The material below must be retyped in full, with every line kept exactly as it is.

The data:
--------------------------------------------------

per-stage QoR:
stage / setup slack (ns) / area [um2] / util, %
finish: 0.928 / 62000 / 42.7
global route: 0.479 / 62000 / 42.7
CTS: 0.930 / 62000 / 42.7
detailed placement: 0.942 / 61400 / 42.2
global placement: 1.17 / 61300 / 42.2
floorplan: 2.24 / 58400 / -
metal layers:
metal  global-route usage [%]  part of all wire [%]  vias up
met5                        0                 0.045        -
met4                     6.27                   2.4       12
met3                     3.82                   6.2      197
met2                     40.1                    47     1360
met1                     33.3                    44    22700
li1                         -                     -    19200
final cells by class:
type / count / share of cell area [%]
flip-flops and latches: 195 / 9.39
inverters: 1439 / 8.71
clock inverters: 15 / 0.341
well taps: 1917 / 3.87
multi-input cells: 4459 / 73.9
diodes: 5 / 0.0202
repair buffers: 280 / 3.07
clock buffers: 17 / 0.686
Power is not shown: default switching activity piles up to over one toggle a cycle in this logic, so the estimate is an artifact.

--------------------------------------------------

Exercise output:
per-stage QoR:
stage / setup slack (ns) / area [um2] / util, %
finish: 0.928 / 62000 / 42.7
global route: 0.479 / 62000 / 42.7
CTS: 0.930 / 62000 / 42.7
detailed placement: 0.942 / 61400 / 42.2
global placement: 1.17 / 61300 / 42.2
floorplan: 2.24 / 58400 / -
metal layers:
metal  global-route usage [%]  part of all wire [%]  vias up
met5                        0                 0.045        -
met4                     6.27                   2.4       12
met3                     3.82                   6.2      197
met2                     40.1                    47     1360
met1                     33.3                    44    22700
li1                         -                     -    19200
final cells by class:
type / count / share of cell area [%]
flip-flops and latches: 195 / 9.39
inverters: 1439 / 8.71
clock inverters: 15 / 0.341
well taps: 1917 / 3.87
multi-input cells: 4459 / 73.9
diodes: 5 / 0.0202
repair buffers: 280 / 3.07
clock buffers: 17 / 0.686
Power is not shown: default switching activity piles up to over one toggle a cycle in this logic, so the estimate is an artifact.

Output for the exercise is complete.